CSPI filed the petition earlier this month, asking that the agency raise awareness among food service providers. Canada, the EU, Australia, Israel, and New Zealand all require labeling of sesame-based ingredients. The FDA could use its authority under FALCPA to require these labels.

CSPI executive director Michael F. Jacobson said in a statement, “The 2004 law was an enormous advance for those who must avoid one or another common allergen to safeguard their health. But an important gap remains. The FDA should act to protect consumers allergic to sesame.”

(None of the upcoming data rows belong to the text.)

<file path="src/rtl/keypad_entry_controller_if.sv">
// keypad_entry_controller_if
//   Groups the keypad encoder handshake and the entered-time outputs of
//   keypad_entry_controller.  Clock and reset stay plain module ports.
//   slave  : the controller (consumes entry/encoder signals, drives time).
//   master : whatever drives the encoder side and reads the entered time.
//   With KEYPAD_BEEP_EN defined the BEEP signal is carried as well.
interface keypad_entry_controller_if;
    logic       ENTRY_EN;
    logic       CLEAR;
    logic [3:0] ENC_BCD;
    logic       ENC_LOAD_N;
    logic       ENC_EN_N;
    logic [3:0] MIN_TENS;
    logic [3:0] MIN_ONES;
    logic [3:0] SEC_TENS;
    logic [3:0] SEC_ONES;
    logic [2:0] DIGIT_CNT;
    logic       TIME_NZ;
    logic       KEY_ACK;
    logic       KEY_REJ;
`ifdef KEYPAD_BEEP_EN
    logic       BEEP;

    modport slave (
        input  ENTRY_EN, CLEAR, ENC_BCD, ENC_LOAD_N,
        output ENC_EN_N, MIN_TENS, MIN_ONES, SEC_TENS, SEC_ONES,
               DIGIT_CNT, TIME_NZ, KEY_ACK, KEY_REJ, BEEP
    );
    modport master (
        output ENTRY_EN, CLEAR, ENC_BCD, ENC_LOAD_N,
        input  ENC_EN_N, MIN_TENS, MIN_ONES, SEC_TENS, SEC_ONES,
               DIGIT_CNT, TIME_NZ, KEY_ACK, KEY_REJ, BEEP
    );
`else
    modport slave (
        input  ENTRY_EN, CLEAR, ENC_BCD, ENC_LOAD_N,
        output ENC_EN_N, MIN_TENS, MIN_ONES, SEC_TENS, SEC_ONES,
               DIGIT_CNT, TIME_NZ, KEY_ACK, KEY_REJ
    );
    modport master (
        output ENTRY_EN, CLEAR, ENC_BCD, ENC_LOAD_N,
        input  ENC_EN_N, MIN_TENS, MIN_ONES, SEC_TENS, SEC_ONES,
               DIGIT_CNT, TIME_NZ, KEY_ACK, KEY_REJ
    );
`endif
endinterface

</file>
<file path="src/rtl/keypad_entry_controller.sv">
// keypad_entry_controller
//   Enables the decimal-to-BCD keypad encoder, debounces presses seen on
//   ENC_LOAD_N/ENC_BCD, and shifts each accepted digit into a 4-digit
//   MM:SS cook-time register.  One digit per physical press.
// Ports:
//   CLK      : system clock, rising edge
//   RESET_N  : synchronous active-low reset
//   kif      : keypad_entry_controller_if.slave
//              in : ENTRY_EN, CLEAR, ENC_BCD[3:0], ENC_LOAD_N
//              out: ENC_EN_N, MIN_TENS/MIN_ONES/SEC_TENS/SEC_ONES[3:0],
//                   DIGIT_CNT[2:0], TIME_NZ, KEY_ACK, KEY_REJ, (BEEP)
// Parameters:
//   DEBOUNCE_CYCLES : stable samples required for press and for release
//   BEEP_CYCLES     : BEEP pulse length in clocks
// Optional feature macro: KEYPAD_BEEP_EN (adds BEEP output and its counter).
module keypad_entry_controller #(
    parameter int DEBOUNCE_CYCLES = 4,
    parameter int BEEP_CYCLES     = 8
) (
    input  logic CLK,
    input  logic RESET_N,
    keypad_entry_controller_if.slave kif
);
    localparam int CW = (DEBOUNCE_CYCLES > 1) ? $clog2(DEBOUNCE_CYCLES) : 1;
    localparam logic [CW-1:0] CNT_LAST = CW'(DEBOUNCE_CYCLES - 1);

    typedef enum logic [1:0] {IDLE, DEBOUNCE, RELEASE} state_t;

    state_t        state, state_nx;
    logic [CW-1:0] cnt, cnt_nx;
    logic [3:0]    cand, cand_nx;
    logic          commit;

    logic [3:0] min_tens, min_ones, sec_tens, sec_ones;
    logic [2:0] digit_cnt;
    logic       key_ack, key_rej;
    logic       accept, reject;

    // Next-state logic.  The counter does double duty: stable-press samples
    // in DEBOUNCE, consecutive-high samples in RELEASE.
    always_comb begin
        state_nx = state;
        cnt_nx   = cnt;
        cand_nx  = cand;
        commit   = 1'b0;
        if (!kif.ENTRY_EN) begin
            state_nx = IDLE;
            cnt_nx   = '0;
        end else begin
            case (state)
                IDLE: begin
                    if (!kif.ENC_LOAD_N) begin
                        cand_nx  = kif.ENC_BCD;
                        cnt_nx   = '0;
                        state_nx = DEBOUNCE;
                    end
                end
                DEBOUNCE: begin
                    if (kif.ENC_LOAD_N || (kif.ENC_BCD != cand)) begin
                        state_nx = IDLE;
                        cnt_nx   = '0;
                    end else if (cnt == CNT_LAST) begin
                        commit   = 1'b1;
                        state_nx = RELEASE;
                        cnt_nx   = '0;
                    end else begin
                        cnt_nx = cnt + 1'b1;
                    end
                end
                RELEASE: begin
                    if (!kif.ENC_LOAD_N) begin
                        cnt_nx = '0;
                    end else if (cnt == CNT_LAST) begin
                        state_nx = IDLE;
                        cnt_nx   = '0;
                    end else begin
                        cnt_nx = cnt + 1'b1;
                    end
                end
                default: begin
                    state_nx = IDLE;
                    cnt_nx   = '0;
                end
            endcase
        end
    end

    // CLEAR overrides a coincident commit: no shift and no pulse.
    assign accept = commit && !kif.CLEAR && (digit_cnt < 3'd4);
    assign reject = commit && !kif.CLEAR && (digit_cnt >= 3'd4);

    always_ff @(posedge CLK) begin
        if (!RESET_N) begin
            state     <= IDLE;
            cnt       <= '0;
            cand      <= '0;
            min_tens  <= '0;
            min_ones  <= '0;
            sec_tens  <= '0;
            sec_ones  <= '0;
            digit_cnt <= '0;
            key_ack   <= 1'b0;
            key_rej   <= 1'b0;
        end else begin
            state   <= state_nx;
            cnt     <= cnt_nx;
            cand    <= cand_nx;
            key_ack <= accept;
            key_rej <= reject;
            if (kif.CLEAR) begin
                min_tens  <= '0;
                min_ones  <= '0;
                sec_tens  <= '0;
                sec_ones  <= '0;
                digit_cnt <= '0;
            end else if (accept) begin
                // New digit enters at the seconds end, like a calculator.
                min_tens  <= min_ones;
                min_ones  <= sec_tens;
                sec_tens  <= sec_ones;
                sec_ones  <= cand;
                digit_cnt <= digit_cnt + 3'd1;
            end
        end
    end

`ifdef KEYPAD_BEEP_EN
    localparam int BW = $clog2(BEEP_CYCLES + 1);
    logic [BW-1:0] beep_cnt;
    logic          beep;

    // beep rises with the ACK/REJ pulse; beep_cnt holds the remaining
    // high cycles after the current one.
    always_ff @(posedge CLK) begin
        if (!RESET_N || !kif.ENTRY_EN) begin
            beep     <= 1'b0;
            beep_cnt <= '0;
        end else if (accept || reject) begin
            beep     <= 1'b1;
            beep_cnt <= BW'(BEEP_CYCLES - 1);
        end else if (beep_cnt != '0) begin
            beep_cnt <= beep_cnt - 1'b1;
        end else begin
            beep <= 1'b0;
        end
    end

    assign kif.BEEP = beep;
`endif

    assign kif.ENC_EN_N  = !kif.ENTRY_EN;
    assign kif.MIN_TENS  = min_tens;
    assign kif.MIN_ONES  = min_ones;
    assign kif.SEC_TENS  = sec_tens;
    assign kif.SEC_ONES  = sec_ones;
    assign kif.DIGIT_CNT = digit_cnt;
    assign kif.TIME_NZ   = |{min_tens, min_ones, sec_tens, sec_ones};
    assign kif.KEY_ACK   = key_ack;
    assign kif.KEY_REJ   = key_rej;
endmodule

</file>
<file path="src/flat_wrapper.sv">
// flat-port wrapper written by rule: the top's interface ports become plain ports
module keypad_entry_controller_flat 
#(
    parameter int DEBOUNCE_CYCLES = 4,
    parameter int BEEP_CYCLES     = 8
)
  (CLK, RESET_N, kif_ENTRY_EN, kif_CLEAR, kif_ENC_BCD, kif_ENC_LOAD_N, kif_ENC_EN_N, kif_MIN_TENS, kif_MIN_ONES, kif_SEC_TENS, kif_SEC_ONES, kif_DIGIT_CNT, kif_TIME_NZ, kif_KEY_ACK, kif_KEY_REJ);
  keypad_entry_controller_if kif_i ();
  input  logic CLK;
  input  logic RESET_N;
  input wire logic [$bits(kif_i.ENTRY_EN)-1:0] kif_ENTRY_EN;
  input wire logic [$bits(kif_i.CLEAR)-1:0] kif_CLEAR;
  input wire logic [$bits(kif_i.ENC_BCD)-1:0] kif_ENC_BCD;
  input wire logic [$bits(kif_i.ENC_LOAD_N)-1:0] kif_ENC_LOAD_N;
  output wire logic [$bits(kif_i.ENC_EN_N)-1:0] kif_ENC_EN_N;
  output wire logic [$bits(kif_i.MIN_TENS)-1:0] kif_MIN_TENS;
  output wire logic [$bits(kif_i.MIN_ONES)-1:0] kif_MIN_ONES;
  output wire logic [$bits(kif_i.SEC_TENS)-1:0] kif_SEC_TENS;
  output wire logic [$bits(kif_i.SEC_ONES)-1:0] kif_SEC_ONES;
  output wire logic [$bits(kif_i.DIGIT_CNT)-1:0] kif_DIGIT_CNT;
  output wire logic [$bits(kif_i.TIME_NZ)-1:0] kif_TIME_NZ;
  output wire logic [$bits(kif_i.KEY_ACK)-1:0] kif_KEY_ACK;
  output wire logic [$bits(kif_i.KEY_REJ)-1:0] kif_KEY_REJ;
  assign kif_i.ENTRY_EN = kif_ENTRY_EN;
  assign kif_i.CLEAR = kif_CLEAR;
  assign kif_i.ENC_BCD = kif_ENC_BCD;
  assign kif_i.ENC_LOAD_N = kif_ENC_LOAD_N;
  assign kif_ENC_EN_N = kif_i.ENC_EN_N;
  assign kif_MIN_TENS = kif_i.MIN_TENS;
  assign kif_MIN_ONES = kif_i.MIN_ONES;
  assign kif_SEC_TENS = kif_i.SEC_TENS;
  assign kif_SEC_ONES = kif_i.SEC_ONES;
  assign kif_DIGIT_CNT = kif_i.DIGIT_CNT;
  assign kif_TIME_NZ = kif_i.TIME_NZ;
  assign kif_KEY_ACK = kif_i.KEY_ACK;
  assign kif_KEY_REJ = kif_i.KEY_REJ;
  keypad_entry_controller #(.DEBOUNCE_CYCLES(DEBOUNCE_CYCLES), .BEEP_CYCLES(BEEP_CYCLES)) u_core (.CLK(CLK), .RESET_N(RESET_N), .kif(kif_i));
endmodule
</file>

The FDA has stated that undeclared food allergens is a serious public health issue. Medical research from 1950 has demonstrated that sesame seeds cause severe IgE antibody-mediated and cell-mediated hypersensitivity allergic reactions, including asthma, contact dermatitis, wheezing, and potentially fatal anaphylactic shock. These are the same symptoms used as the basis for regulation by the FDA of the “major allergens.”

Sesame seed can be listed as benne, gingelly, gomasio, halva, seed oil, sesamolina, sim sim, tahini, or til. Sesame oil is a common ingredient in foods and can be included in “natural flavorings” on labels, which gives consumers no information at all.


  1. The US food industry will not allow sesame to be considered a food allergen, any more then they do corn allergens. Food companies don’t want to have to label their products for allergens, that would alert people that it is not safe for them. Or recall products that are not truthfully labeled for a food allergen. It is all about money, and they put profits before the health and safety of people. They don’t care about consumers, or that ‘what we don’t know can kill us’. They only care about their bottom line.